I’ll keep that mind’s eye shut, thanks

3 minute read


My head is a boffin-free zone.


There are a few scientific questions which we should all probably just agree not to investigate further, for our own collective good.

The questions of whether we can invent superintelligent AI, or build death rays or identify the origins of That Weird Stain on the hotel carpet, for instance, are all perhaps better left unanswered.

This humble scribe would argue that there’s a good case for adding “mind reading” to the list.

Yet the boffins persist.

French scientists say they have taken another step toward understanding how the brain works to produce images inside the head (also known as the mind’s eye).

In a study published in Society for Neuroscience, the PSL University researchers said that the neural mechanisms for orienting attention are different when visualising using the mind’s eye than when viewing something on a screen.

Basically, the mind’s eye doesn’t use the same visual processing functions that the regular (outside head?) eye uses.

To prove this, the researchers hooked up 28 healthy volunteers (27 of whom happened to be geography students) to EEG machines and asked them to visualise a map of France while staring at symbols.

They were then told the names of two French cities and given six seconds to say which was closer to Paris.

After completing several sets of that task, the hapless volunteers were presented with pairs of coloured dots and asked to indicate which was closer to the middle.

This is where the boffins got particularly wily.

“For each participant, visual dot locations in the Perception task were derived from the city locations used in the Imagery task and then adjusted to ensure comparable task difficulty,” they wrote.

“… Initial dot positions were computed from the GPS coordinates of city pairs.

“Specifically, dots were placed at the screen locations where the cities would appear if a 500 pixel-diameter map of France were overlaid on the screen, with Paris centred at fixation.

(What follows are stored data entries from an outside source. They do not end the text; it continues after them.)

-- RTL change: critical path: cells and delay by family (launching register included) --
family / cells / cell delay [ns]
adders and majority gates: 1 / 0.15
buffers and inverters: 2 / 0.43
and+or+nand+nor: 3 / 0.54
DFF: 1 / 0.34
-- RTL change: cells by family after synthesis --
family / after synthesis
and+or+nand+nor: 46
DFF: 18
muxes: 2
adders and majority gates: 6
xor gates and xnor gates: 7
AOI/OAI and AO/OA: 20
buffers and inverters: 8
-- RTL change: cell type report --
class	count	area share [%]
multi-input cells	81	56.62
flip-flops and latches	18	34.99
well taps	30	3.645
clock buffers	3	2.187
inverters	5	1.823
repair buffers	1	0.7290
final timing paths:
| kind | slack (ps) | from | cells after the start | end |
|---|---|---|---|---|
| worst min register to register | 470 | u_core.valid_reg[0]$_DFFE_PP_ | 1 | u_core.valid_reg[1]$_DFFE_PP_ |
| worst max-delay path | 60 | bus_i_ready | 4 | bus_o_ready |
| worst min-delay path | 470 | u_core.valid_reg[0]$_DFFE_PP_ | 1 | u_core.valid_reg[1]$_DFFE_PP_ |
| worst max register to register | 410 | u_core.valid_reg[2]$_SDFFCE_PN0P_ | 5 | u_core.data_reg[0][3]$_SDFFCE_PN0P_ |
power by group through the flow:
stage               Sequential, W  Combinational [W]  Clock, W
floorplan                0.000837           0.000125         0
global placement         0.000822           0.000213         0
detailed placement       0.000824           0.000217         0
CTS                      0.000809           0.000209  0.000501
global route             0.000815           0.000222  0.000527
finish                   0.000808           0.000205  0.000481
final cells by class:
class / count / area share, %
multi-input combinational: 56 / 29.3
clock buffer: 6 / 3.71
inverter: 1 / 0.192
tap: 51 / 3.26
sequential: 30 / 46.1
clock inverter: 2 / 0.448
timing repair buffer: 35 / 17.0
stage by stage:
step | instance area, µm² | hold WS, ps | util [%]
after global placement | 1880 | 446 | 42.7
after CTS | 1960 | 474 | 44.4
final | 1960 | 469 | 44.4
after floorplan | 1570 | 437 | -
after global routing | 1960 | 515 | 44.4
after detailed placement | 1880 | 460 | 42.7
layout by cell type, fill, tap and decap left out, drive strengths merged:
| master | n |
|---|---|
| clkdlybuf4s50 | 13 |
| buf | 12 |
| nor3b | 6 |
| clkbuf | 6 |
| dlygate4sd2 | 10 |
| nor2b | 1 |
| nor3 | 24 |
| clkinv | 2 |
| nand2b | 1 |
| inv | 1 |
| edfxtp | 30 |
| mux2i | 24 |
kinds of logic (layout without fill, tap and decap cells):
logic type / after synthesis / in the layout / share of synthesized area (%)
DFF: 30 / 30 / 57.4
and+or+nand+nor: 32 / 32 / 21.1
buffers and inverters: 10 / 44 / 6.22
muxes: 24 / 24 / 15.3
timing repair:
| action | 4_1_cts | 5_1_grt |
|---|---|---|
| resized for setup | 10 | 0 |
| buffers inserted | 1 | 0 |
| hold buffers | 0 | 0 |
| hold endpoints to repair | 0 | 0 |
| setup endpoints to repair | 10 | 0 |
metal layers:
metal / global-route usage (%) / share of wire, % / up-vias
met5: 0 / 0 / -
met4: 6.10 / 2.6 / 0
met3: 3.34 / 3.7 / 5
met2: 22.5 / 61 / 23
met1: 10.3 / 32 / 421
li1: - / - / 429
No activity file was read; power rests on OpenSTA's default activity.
==> src/rtl/load_store_unit.sv <==
// Memory stage: accepts one execute bundle at a time, drives a req/gnt/rvalid
// data-memory port, aligns and extends load data, and presents a registered
// one-cycle writeback bundle to the register file.
//
// Handshakes:
//   ex_valid_i/ex_ready_o : a bundle transfers on the posedge where both are 1;
//                           ex_ready_o is 1 only in IDLE.
//   dmem_req_o/dmem_gnt_i : dmem_req_o stays 1 with we/addr/be/wdata stable
//                           until the posedge where dmem_gnt_i is 1.
//   dmem_rvalid_i         : honoured only in WAIT_RD; ignored in any other state.
//   wb_valid_o            : one-cycle pulse qualifying the held wb_* values.
module load_store_unit #(
  parameter int AWIDTH = 32,
  parameter int DWIDTH = 32
) (
  input  logic              clk,
  input  logic              rst,
  input  logic              ex_valid_i,
  output logic              ex_ready_o,
  input  logic [AWIDTH-1:0] ex_pc_i,
  input  logic [DWIDTH-1:0] ex_alu_res_i,
  input  logic [DWIDTH-1:0] ex_store_data_i,
  input  logic [2:0]        ex_funct3_i,
  input  logic              ex_mem_read_i,
  input  logic              ex_mem_write_i,
  input  logic [4:0]        ex_rd_i,
  input  logic              ex_reg_write_en_i,
  output logic              dmem_req_o,
  output logic              dmem_we_o,
  output logic [AWIDTH-1:0] dmem_addr_o,
  output logic [3:0]        dmem_be_o,
  output logic [DWIDTH-1:0] dmem_wdata_o,
  input  logic              dmem_gnt_i,
  input  logic              dmem_rvalid_i,
  input  logic [DWIDTH-1:0] dmem_rdata_i,
  output logic              wb_valid_o,
  output logic [AWIDTH-1:0] wb_pc_o,
  output logic [4:0]        wb_rd_o,
  output logic              wb_wen_o,
  output logic [DWIDTH-1:0] wb_data_o,
  output logic              misaligned_o
);

  typedef enum logic [1:0] {
    IDLE    = 2'd0,
    REQ     = 2'd1,
    WAIT_RD = 2'd2
  } state_t;

  // state_q is the FSM state observable for debug and checkers
  state_t state_q, state_d;

  // Transaction context captured at accept
  logic [AWIDTH-1:0] pc_q;
  logic [4:0]        rd_q;
  logic              wen_q;
  logic [2:0]        funct3_q;
  logic [1:0]        off_q;
  logic              is_store_q;

  // Decode of the incoming bundle
  logic              accept;
  logic              is_mem;
  logic              is_store;
  logic              fault;
  logic [1:0]        off;
  logic [3:0]        be_d;
  logic [DWIDTH-1:0] wdata_d;

  // Load alignment of the returned word
  logic [7:0]        sel_byte;
  logic [15:0]       sel_half;
  logic [DWIDTH-1:0] load_data;

  assign ex_ready_o = (state_q == IDLE);
  assign dmem_req_o = (state_q == REQ);
  assign accept     = ex_valid_i && ex_ready_o;
  assign is_mem     = ex_mem_read_i || ex_mem_write_i;
  assign is_store   = ex_mem_write_i;
  assign off        = ex_alu_res_i[1:0];

  // Fault decode: bad size encoding or misaligned half/word access
  always_comb begin
    fault = 1'b0;
    if (is_mem) begin
      if (ex_funct3_i == 3'b011 || ex_funct3_i == 3'b110 || ex_funct3_i == 3'b111)
        fault = 1'b1;
      else if (ex_funct3_i[1:0] == 2'b10 && off != 2'b00)
        fault = 1'b1;
      else if (ex_funct3_i[1:0] == 2'b01 && off[0])
        fault = 1'b1;
    end
  end

  // Byte enables and lane-replicated store data; loads read the full word
  always_comb begin
    be_d    = 4'b1111;
    wdata_d = ex_store_data_i;
    if (is_store) begin
      case (ex_funct3_i[1:0])
        2'b00: begin
          be_d    = 4'b0001 << off;
          wdata_d = {4{ex_store_data_i[7:0]}};
        end
        2'b01: begin
          be_d    = off[1] ? 4'b1100 : 4'b0011;
          wdata_d = {2{ex_store_data_i[15:0]}};
        end
        default: begin
          be_d    = 4'b1111;
          wdata_d = ex_store_data_i;
        end
      endcase
    end
  end

  // Select byte/half from the read word and sign- or zero-extend
  always_comb begin
    sel_byte  = dmem_rdata_i[{off_q, 3'b000} +: 8];
    sel_half  = off_q[1] ? dmem_rdata_i[31:16] : dmem_rdata_i[15:0];
    load_data = dmem_rdata_i;
    case (funct3_q[1:0])
      2'b00: load_data = funct3_q[2] ? {{(DWIDTH-8){1'b0}}, sel_byte}
                                     : {{(DWIDTH-8){sel_byte[7]}}, sel_byte};
      2'b01: load_data = funct3_q[2] ? {{(DWIDTH-16){1'b0}}, sel_half}
                                     : {{(DWIDTH-16){sel_half[15]}}, sel_half};
      default: load_data = dmem_rdata_i;
    endcase
  end

  // FSM state register
  always_ff @(posedge clk or posedge rst) begin
    if (rst) state_q <= IDLE;
    else     state_q <= state_d;
  end

  // FSM next state: only valid, non-faulting mem ops leave IDLE
  always_comb begin
    state_d = state_q;
    case (state_q)
      IDLE:    if (accept && is_mem && !fault) state_d = REQ;
      REQ:     if (dmem_gnt_i) state_d = is_store_q ? IDLE : WAIT_RD;
      WAIT_RD: if (dmem_rvalid_i) state_d = IDLE;
      default: state_d = IDLE;
    endcase
  end

  // Capture context, hold the memory request fields, and build writeback
  always_ff @(posedge clk or posedge rst) begin
    if (rst) begin
      pc_q         <= '0;
      rd_q         <= '0;
      wen_q        <= 1'b0;
      funct3_q     <= '0;
      off_q        <= '0;
      is_store_q   <= 1'b0;
      dmem_we_o    <= 1'b0;
      dmem_addr_o  <= '0;
      dmem_be_o    <= '0;
      dmem_wdata_o <= '0;
      wb_valid_o   <= 1'b0;
      wb_pc_o      <= '0;
      wb_rd_o      <= '0;
      wb_wen_o     <= 1'b0;
      wb_data_o    <= '0;
      misaligned_o <= 1'b0;
    end else begin
      wb_valid_o   <= 1'b0;
      misaligned_o <= 1'b0;
      if (accept) begin
        pc_q       <= ex_pc_i;
        rd_q       <= ex_rd_i;
        wen_q      <= ex_reg_write_en_i;
        funct3_q   <= ex_funct3_i;
        off_q      <= off;
        is_store_q <= is_store;
        if (!is_mem) begin
          wb_valid_o <= 1'b1;
          wb_pc_o    <= ex_pc_i;
          wb_rd_o    <= ex_rd_i;
          wb_wen_o   <= ex_reg_write_en_i;
          wb_data_o  <= ex_alu_res_i;
        end else if (fault) begin
          wb_valid_o   <= 1'b1;
          wb_pc_o      <= ex_pc_i;
          wb_rd_o      <= ex_rd_i;
          wb_wen_o     <= 1'b0;
          wb_data_o    <= '0;
          misaligned_o <= 1'b1;
        end else begin
          dmem_we_o    <= is_store;
          dmem_addr_o  <= {ex_alu_res_i[AWIDTH-1:2], 2'b00};
          dmem_be_o    <= be_d;
          dmem_wdata_o <= wdata_d;
        end
      end
      if (state_q == REQ && dmem_gnt_i && is_store_q) begin
        wb_valid_o <= 1'b1;
        wb_pc_o    <= pc_q;
        wb_rd_o    <= rd_q;
        wb_wen_o   <= 1'b0;
        wb_data_o  <= '0;
      end
      if (state_q == WAIT_RD && dmem_rvalid_i) begin
        wb_valid_o <= 1'b1;
        wb_pc_o    <= pc_q;
        wb_rd_o    <= rd_q;
        wb_wen_o   <= wen_q;
        wb_data_o  <= load_data;
      end
    end
  end

endmodule

==> config.mk <==
export PLATFORM = sky130hd
export DESIGN_NAME = load_store_unit
export DESIGN_NICKNAME = d
export VERILOG_FILES = /design/src/rtl/load_store_unit.sv
export SDC_FILE = /design/constraint.sdc
export NUM_CORES = 1
export LEC_CHECK = 0
export CORE_ASPECT_RATIO = 0.5
export CORE_MARGIN = 2
export CORE_UTILIZATION = 50
export DETAILED_ROUTE_END_ITERATION = 12
export HOLD_SLACK_MARGIN = 0.02
export PLACE_DENSITY_LB_ADDON = 0.25
export SETUP_SLACK_MARGIN = 0.5
export SLEW_MARGIN = 20
export SYNTH_ARGS = -nofsm -noshare
export SYNTH_HDL_FRONTEND = slang
export SYNTH_SLANG_ARGS = --single-unit
==> constraint.sdc <==
create_clock -name clk -period 9.75 [get_ports clk]
set_clock_uncertainty 0.15 [all_clocks]
set_input_delay 1.95 -clock clk [delete_from_list [all_inputs] [get_ports clk]]
set_output_delay 1.95 -clock clk [all_outputs]
set_load 0.005 [all_outputs]
==> After elaboration in Yosys (flattened, before gate mapping) <==
Index checks and enable logic that the tools add are counted.
{ "word_totals": {"ff_bits": 185, "inputBits": 144, "out_inout_bits": 143, "word_cells": 97} }
{ "op_classes": {"n_eq_ne": 12, "shifts": 2, "n_mux": 45, "bitwise": 1, "n_reduce_logical": 20} }
{ "ops": {"columns": ["operator", "n"], "rows": [
  ["$mux W32", 13],
  ["$pmux W32 S2", 2],
  ["$shiftx A32 B6 Y8", 1],
  ["$mux W5", 5],
  ["$mux W1", 16],
  ["$mux W16", 1],
  ["$logic_and A1 B1 Y1", 8],
  ["$mux W2", 4],
  ["$mux W4", 2],
  ["$pmux W4 S2", 1],
  ["$eq A2 B1 Y1 const B", 3],
  ["$eq A3 B3 Y1 const B", 2],
  ["$logic_not A2 Y1", 3],
  ["$pmux W2 S3", 1],
  ["$reduce_and A3 Y1", 2],
  ["$eq A2 B2 Y1 const B", 2],
  ["$ne A2 B1 Y1 const B", 2],
  ["$ne A4 B1 Y1 const B", 1],
  ["$shl A1 B2 Y4 const A", 1],
  ["$eq A3 B2 Y1 const B", 1],
  ["$logic_or A1 B1 Y1", 3],
  ["$reduce_bool A3 Y1", 1],
  ["$ne A2 B2 Y1 const B", 1],
  ["$reduce_and A2 Y1", 1],
  ["other kinds (3)", 3]
]} }

==> Logic depth before layout (Yosys ltp) <==
Gate-level depths: netlist of the first run.
{ "depth": {"ltp_word": 11, "mapped_depth": 7, "mapped_depth_nobuf": 4} }

==> Worst setup path before layout of the first run <==
No wires, ideal clock.
{ "synth_path": {"kind": "input to register", "start": "in ex_alu_res_i[0]", "end": "reg wb_data_o[3]", "setup_time_ns": 0.128, "arrival_ns": 3.376, "required_ns": 9.472, "path_slack_ns": 6.096, "stages": 7, "path_buffers": 3, "path_cell_list": "buf_2 nor4_4 o21ai_1 a21o_1 buf_2 buf_2 mux2_1"} }
{ "synth_between": {"elab_chain_len": 7, "elab_cells_between_ends": 9, "classes_between": "eq/ne (1); mux (4); reduce/logical (4)"} }
{ "synth_lines": {"columns": ["element", "line", "rtl"], "rows": [
  ["start, declared", "21", "input logic [DWIDTH-1:0] ex_alu_res_i,"],
  ["$logic_and A1 B1 Y1 / $reduce_bool A2 Y1 (equally long branches)", "90, 88", null],
  ["$mux W1 / $logic_and A1 B1 Y1 (equally long branches)", "90, 88", null],
  ["$mux W1 *", "88", "else if (ex_funct3_i[1:0] == 2'b10 && off != 2'b00)"],
  ["$mux W1 *", "86", "if (ex_funct3_i == 3'b011 || ex_funct3_i == 3'b110 || ex_funct3_i == 3'b111)"],
  ["$mux W1 *", "85", "if (is_mem) begin"],
  ["$ne A4 B1 Y1 (no source line) *", null, null],
  ["$reduce_and A2 Y1 (no source line) *", null, null],
  ["end signal, assigned", "182", "wb_data_o <= ex_alu_res_i;"],
  ["end signal, assigned", "209", "wb_data_o <= load_data;"],
  ["end, declared", "40", "output logic [DWIDTH-1:0] wb_data_o,"]
]} }
Mark *: on every way between the ends. The rest lies on a longest branch, timed or not.
A chain may end at the register's enable or synchronous reset.

==> Worst setup path in the final report of the first run <==
{ "layout_path": {"start": "in ex_funct3_i[0]", "end": "reg wb_pc_o[31]"} }
{ "layout_between": {"elab_chain_len": 8, "elab_cells_between_ends": 15, "classes_between": "eq/ne (6); mux (4); reduce/logical (5)"} }
{ "layout_lines": {"columns": ["element", "line", "rtl"], "rows": [
  ["start, declared", "23", "input logic [2:0] ex_funct3_i,"],
  ["$eq A2 B1 Y1", "90", "else if (ex_funct3_i[1:0] == 2'b01 && off[0])"],
  ["$logic_and A1 B1 Y1", "90", null],
  ["$mux W1", "90", null],
  ["$mux W1", "88", null],
  ["$mux W1 *", "86", null],
  ["$mux W1 *", "85", null],
  ["$ne A4 B1 Y1 (no source line) *", null, null],
  ["$reduce_and A2 Y1 (no source line) *", null, null],
  ["end signal, assigned", "179", "wb_pc_o <= ex_pc_i;"],
  ["end signal, assigned", "185", "wb_pc_o <= ex_pc_i;"],
  ["end signal, assigned", "199", "wb_pc_o <= pc_q;"],
  ["end, declared", "37", "output logic [AWIDTH-1:0] wb_pc_o,"]
]} }
Marked as above.

==> flow_results.org, run 1 <==
** GRT
- For this run the aggregate overflow at the end of global routing stands at 0.
- The via count of the first global-routing pass is roughly 7500.
- First-pass GRT wire length :: 40010 µm
- Entering global routing, the biggest net connects roughly 120 pins.
- Overall routing resource usage :: 27.30%
- Initial antenna violation count :: 0

** Drt
- After the first detailed-routing iteration, the DRC count stood at 416.
- WL/cell :: approximately 19 µm
- Detail-routed via count per cell :: 5.663
- The detail route stage leaves a number of antenna-violating nets equal to 0.
- Via count :: around 7400
- Number of detailed-routing iterations run before antenna repair :: 5
- In the routed design, unresolved DRC markers number 0.
- Wirelength, routed :: 25360 µm

** Timing
- Setup violations remaining at the end of the flow were counted as 0.
- The tightest hold path in the finished design has a slack of between 0.3 and 0.4 ns.
- Slew at the pin closest to its max-slew limit :: 0.9773 ns
- The count of final hold-check violations is 0.
- RSZ-0062 raised after global routing :: no
- Slew HR :: 34.85%
- Dividing the final minimum period by the clock period gives 48.53%.
- The max-slew violation total from the final report is 0.
- Final critical-path setup slack :: between 5 and 6 ns
- Timing would allow up to ~210 MHz.
- After routing, the total negative slack on setup checks comes to 0 ns.
- Period minus WS final :: 4.732 ns

** Placed design
- The wire-length estimate of the detail-placed layout is roughly 17000 µm.
- Number of port buffers :: around 280
- The congestion estimate from routability-driven global placement came to 0.8809.
- Timing analysis after detailed placement gives a worst setup slack of between 4 and 5 ns.

** Synthesis
- Post-synth design cell area :: 8817 µm²
- Number of enable-type register cells in the synthesized netlist :: 0
- In the synthesized netlist the async set-or-reset flop fraction comes to 100.0%.
- The synthesized design contains 185 register bits.
- Synthesis instantiated 48 different standard cells from the library.
- The most used flip-flop cell after synthesis is dfrtp_1.
- Part of the Yosys area used for sequential elements :: 52.50%
- Syn Area/Cell :: 10.77 µm²
- Number of instances in the synthesized netlist :: 819
- Number of synthesis warnings :: 0

** Final layout
- Relative to the synthesized area, the layout overhead comes to 39.69%.
- Of the cells placed in the final design, the portion with a size suffix greater than 1 is 11.03%.
- Most frequent cells in the layout :: clkdlybuf4s50_1, dfrtp_1, nand2_1
- The repair_antennas step left the layout with diodes totalling 0.
- Most common cell after layout, fill and taps aside :: clkdlybuf4s50_1
- The net count of the finished layout is between 1000 and 1500.

** Hold path
- Counting instances, the worst hold path has a depth of 2.
- Worst min-delay path category :: flop to flop

** Pwr
- Sw Ratio :: roughly 30%
- In this run the power spent charging and discharging nets is 0.8960 mW.
- Sequential cells account for 40.9% of the total power.
- Clock group share of total power :: 22.7%
- The analysis attributes to cell leakage a power of 5.297 nW.
- The internal power of the cells totals approximately 2.1 mW.
- Across the VDD grid, the largest voltage drop is 0.0001464 V.
- In this run the power density over the cells is about 240 nW/µm².
- Combinational Power Share :: 36.4%

** Setup path
- Category of cells accounting for the largest share of critical-path delay :: buffers and inverters
- At the worst endpoint, the arrival time is 4.89 ns.
- Reg2reg path depth :: 6
- The worst register-to-register path has a setup slack of 6.57 ns.
- In this run the number of cells on the critical path is 6.
- Data on the critical path is required at its endpoint by 9.90 ns.
- Chain of cells forming the critical path :: clkdlybuf4s50_1, nor4_4, o21ai_1, a21o_2, buf_4, mux2_1
- Setup CP Type :: primary input to flop
- Critical path endpoint category :: flop
- In this run the worst path has a maximum fanout of 63.
- The largest single stage delay on the critical path is 0.87 ns.
- The worst setup path is launched from a primary input.
- Slowest cell on the critical path :: nor4_4
- Together, buffers and inverters on the worst path number 2.

** Clocking
- Maximum clock insertion buffer count :: 2
- Number of gates resized after cts :: 0
- Count of hold-fix buffers inserted at cts :: 0
- The cell sitting at the root of the clock tree is a clkbuf_16.
- Sink count of the clock tree :: 185
- The later pin in the worst-skew pair is clocked with a latency of about 0.42 ns.
- TritonCTS clock tree :: yes
- The H-tree was split into 4 levels.
- Buffers inserted during clock tree synthesis total 17.
- Buffers added to address setup during post-CTS repair amount to 0.
- Clock-pin slew of the registers on the worst-case setup and hold paths :: 0.07 ns

** Die
- The core region is around 17000 µm².
- Full die area :: 18780 µm²
- Die height :: 97.90 µm
- Row generation in the floorplan step produced 34 rows.
- Measured along the x axis, the die boundary spans 191.8 µm.
- For this design the top-level I/O count stands at 287.
- Once the floorplan was initialized, standard cells occupied 50.92% of the core.

** Flow run
- The tool flagged a number of max-cap violations equal to 0.

** Run status
- Outcome :: completed
state kept, by name, summed over array words and instances, names as in the netlist, 2 cells and up:
name	flops
state_q	2
dmem_be_o	4
wb_rd_o	5
dmem_addr_o	30
pc_q	32
dmem_wdata_o	32
rd_q	5
off_q	2
funct3_q	3
wb_data_o	32
wb_pc_o	32
cells by family (layout without fill, tap and decap cells):
group / after synthesis / count (layout) / share of synthesized area (%)
multiplexers: 144 / 144 / 18.08
AO/OA/AOI/OAI: 127 / 127 / 10.94
other: 1 / 2 / 0.04253
buffers and inverters: 78 / 337 / 3.874
flip-flops: 185 / 185 / 52.50
AND/OR/NAND/NOR: 284 / 284 / 14.56
cell type report:
type,count,area (µm²)
inverters,13,56.30
multi-input cells,557,3871
fillers,1263,4997
clock inverters,11,113.9
repair buffers,292,2903
well taps,234,292.8
flip-flops and latches,185,4629
clock buffers,21,450.4
synth_stat cells (2+ instances only):
cell / n / area, µm²
nor3_1: 38 / 190.2
nor4_4: 2 / 42.54
a21o_1: 2 / 15.01
a22o_1: 4 / 35.03
mux2_1: 60 / 675.7
o21ai_1: 4 / 20.02
buf_1: 5 / 18.77
nand2b_1: 10 / 62.56
a221oi_1: 2 / 17.52
o32a_1: 16 / 160.2
o221ai_1: 7 / 61.31
buf_2: 21 / 105.1
mux2i_1: 22 / 220.2
buf_6: 2 / 22.52
clkbuf_1: 35 / 131.4
a211oi_1: 5 / 37.54
nand3_1: 8 / 40.04
buf_4: 2 / 15.01
a32o_1: 6 / 60.06
o31ai_1: 11 / 82.58
inv_1: 12 / 45.04
a21oi_1: 8 / 40.04
and3_1: 13 / 81.33
nor2_1: 31 / 116.4
a31oi_1: 7 / 43.79
mux2_2: 62 / 698.2
and2_1: 4 / 25.02
nor2b_1: 3 / 18.77
dfrtp_1: 185 / 4629
o211ai_1: 10 / 75.07
a31o_2: 7 / 61.31
nand2_1: 165 / 619.3
a32oi_1: 5 / 43.79
o21ai_0: 21 / 105.1
a2bb2oi_1: 8 / 70.07
nor3b_1: 4 / 30.03
per-stage QoR:
step | instances | util (%) | total power [mW] | area (µm²)
floorplan | 820 | - | 1.644 | 8821
global placement | 1281 | 67.86 | 2.269 | 11750
detailed placement | 1281 | 67.86 | 2.305 | 11750
CTS | 1313 | 71.12 | 2.983 | 12310
global route | 1313 | 71.14 | 3.131 | 12320
finish | 1313 | 71.14 | 2.967 | 12320
per-layer routing:
metal / GRT usage [%] / wire length [µm] / part of all wire, % / up-vias
met3: 5.500 / 1563 / 6.2 / 44
met5: 0 / 0 / 0 / -
li1: - / - / - / 3395
met2: 45.82 / 12430 / 49 / 279
met1: 35.23 / 10730 / 42 / 3717
met4: 10.18 / 625 / 2.5 / 0
worst register-to-register path: stages, from the launching register on:
cell and delay (ns):
dfrtp_1 0.44, nand3b_2 0.44, o21ai_4 0.13, buf_4 0.63
a21o_2 0.19, buf_4 0.65, mux2_1 0.44
power groups by stage:
stage / Combinational [mW] / Sequential (mW) / Clock (mW)
final: 1.08 / 1.21 / 0.673
after floorplan: 0.444 / 1.20 / 0
after global placement: 1.06 / 1.21 / 0
after detailed placement: 1.08 / 1.22 / 0
after CTS: 1.09 / 1.21 / 0.683
after global routing: 1.17 / 1.25 / 0.716
final timing paths:
check / startpoint / to
max: ex_funct3_i[0] / wb_pc_o[31]$_DFFE_PP0P_
min: pc_q[20]$_DFFE_PP0P_ / pc_q[20]$_DFFE_PP0P_
max reg2reg: state_q[0]$_DFFE_PP0P_ / wb_pc_o[31]$_DFFE_PP0P_
min reg2reg: pc_q[20]$_DFFE_PP0P_ / pc_q[20]$_DFFE_PP0P_
max in group asynchronous: rst / dmem_wdata_o[17]$_DFFE_PP0P_
min in group asynchronous: rst / wb_pc_o[13]$_DFFE_PP0P_
Power figures use the tool's default switching activity.
==> run 2, diff against run 1 <==
Settings changed: CORE_UTILIZATION 50 to 42.
Clock period 9.75 ns to 3.9 ns, I/O delays scaled along.
==> run 2 against run 1 <==
Setup slack worse by 4.0 ns; final area is 1.4% higher; count of clock-buffer cells in the layout is 4 higher; critical endpoint is now wb_pc_o[15]$_DFFE_PP0P_; clock power is 150% higher; largest cell class unchanged.
`config.mk`:
```
export PLATFORM = sky130hd
export DESIGN_NAME = approx_mult_pipe
export DESIGN_NICKNAME = d
export VERILOG_FILES = /design/src/rtl/approx_mult_pipe.sv
export SDC_FILE = /design/constraint.sdc
export NUM_CORES = 1
export LEC_CHECK = 0
export ABC_AREA = 1
export CAP_MARGIN = 20
export CORE_UTILIZATION = 70
export DETAILED_ROUTE_END_ITERATION = 8
export DONT_BUFFER_PORTS = 1
export HOLD_SLACK_MARGIN = 0.1
export PLACE_DENSITY = 0.86
export SYNTH_ARGS = -nofsm -noshare
export SYNTH_HDL_FRONTEND = slang
export SYNTH_SLANG_ARGS = --single-unit
export TNS_END_PERCENT = 20
```
`constraint.sdc`:
```
create_clock -name clk -period 6.2 [get_ports clk]
set_input_delay 0.93 -clock clk [delete_from_list [all_inputs] [get_ports clk]]
set_output_delay 0.93 -clock clk [all_outputs]
set_load 0.03 [all_outputs]
```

“Those initial locations were then modulated to match accuracy in the Perception task to accuracy in the Imagery task.”

The results showed that the spatial format of visualisation was not analogous to visual perception, challenging the assumption that mental imagery space is isomorphic to visual space.

All of which is to say: in my efforts to prevent the advent of mind reading, I will never, under any circumstances, imagine a map of France.